What are the three main ways that miRNAs can affect viral replication?
- The viral dsDNA genome can produce either dsRNA or more likely an imperfectly duplexed miRNA that is processed out and can feed into the RISC complex. This can prevent expression either through the degradation of mRNA or blockage of translation of mRNA.
- The viral genome might express a microRNA that is structured and processed.It feeds into the RISC complex and that can control the expression of some host genes and turn the cell into a much more favourable environment - host cell mRNA degradation of translation inhibition.
- The host cell might make miRNA itself to block the expression or replication of viral RNA.
What is an example of cellular miRNA silence expression of viral RNA?
Primate Foamy Virus - this is a retrovirus and humans are protected against this by the miR-32 sequence that has binding sites at the 3’ end of the RNA. The miRNA is able to inhibit the expression of all the spliced and genome length RNAs by blocking translation.
The virus has also evolved to counteract this by expressing a protein called Tas that is able to block and interact with the activity of the RISC complex loaded up with the mir-32. It is a defence system against the cellular defence system that is protecting humans.
What is an example of a miRNA that can enhance viral replication?
Liver specific cellular miR-122 binds the 5’UTR of HCV RNA, stabilising it and enhancing expression. The miR-122 feeds into the RISC complex and targets the 5’ UTR of HCV. It is a key determinant in the tropism of HCV and the replication of that within hepatocytes. This facilitates viral replication.
How can viruses produce RNAs that can block the RNA defence pathways? This is another example where the viruses can cross-talk on host cell expression.
It produces a VA1 pol III RNA that is highly structured and is able to interact with PKR and bind it in an inactive complex. It binds more strongly to PKR than perfectly duplexed dsRNA, which normally locks down and blocks PKR activation.
This is also able to engage with the biosynthesis pathways of miRNAs.
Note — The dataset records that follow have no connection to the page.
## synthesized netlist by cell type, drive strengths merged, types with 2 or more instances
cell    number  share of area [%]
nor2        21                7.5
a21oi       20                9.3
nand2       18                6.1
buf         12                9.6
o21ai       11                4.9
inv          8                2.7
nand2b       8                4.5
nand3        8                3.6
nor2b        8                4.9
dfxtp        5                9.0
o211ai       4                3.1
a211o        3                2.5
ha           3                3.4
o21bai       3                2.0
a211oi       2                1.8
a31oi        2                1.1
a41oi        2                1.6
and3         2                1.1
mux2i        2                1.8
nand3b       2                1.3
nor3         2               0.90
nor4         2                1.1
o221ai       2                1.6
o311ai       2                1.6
We have identified that the VA1 blocks the processing of the cellular RNAs and changes the gene expression within infected cells because you are no longer producing miRNAs through the Dicer pathway.
How can viruses utilise the miRNA pathway to control their own gene expression?
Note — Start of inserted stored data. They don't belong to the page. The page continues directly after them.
**config.mk**
```make
export PLATFORM = sky130hd
export DESIGN_NAME = key_tap_hold_double_tap_classifier_flat
export DESIGN_NICKNAME = d
export VERILOG_FILES = /design/src/ktc_pkg.sv /design/src/ktc_in_if.sv /design/src/ktc_out_if.sv /design/src/ktc_cfg_if.sv /design/src/key_tap_hold_double_tap_classifier.sv /design/src/ktc_match.sv /design/src/ktc_elapsed.sv /design/src/ktc_core.sv /design/src/flat_wrapper.sv
export SDC_FILE = /design/constraint.sdc
export NUM_CORES = 2
export LEC_CHECK = 0
export BUFFER_PORTS_ARGS = -buffer_cell sky130_fd_sc_hd__buf_2
export CAP_MARGIN = 10
export CORE_MARGIN = 4
export CORE_UTILIZATION = 57
export DETAILED_ROUTE_END_ITERATION = 8
export GPL_TIMING_DRIVEN = 0
export PLACE_DENSITY = 0.77
export SETUP_SLACK_MARGIN = 0.4
export SKIP_LAST_GASP = 1
export SYNTH_ARGS = -nofsm -noshare
export SYNTH_HDL_FRONTEND = slang
export SYNTH_HIERARCHICAL = 1
export SYNTH_SLANG_ARGS = --single-unit
```
**constraint.sdc**
```tcl
create_clock -name clk -period 6.2 [get_ports clk]
set_input_delay 1.24 -clock clk [delete_from_list [all_inputs] [get_ports clk]]
set_output_delay 1.24 -clock clk [all_outputs]
set_load 0.02 [all_outputs]
```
SV-40 miRNA target T proteins to promote the switch from early to late gene expression and reduce apoptosis of CTL killing. The late genes of SV40 contain these structured elements - there are introns that are spliced out and they contain the pre-miRNAs that are processed into functional SV miRNAs. Their function is to target the early mRNAs, block their translation and degrade and cleave the RNA. T antigens are also good cytotoxic T cell targets and if you shut down their expression of the peptides, you are also going to escape CTL detection.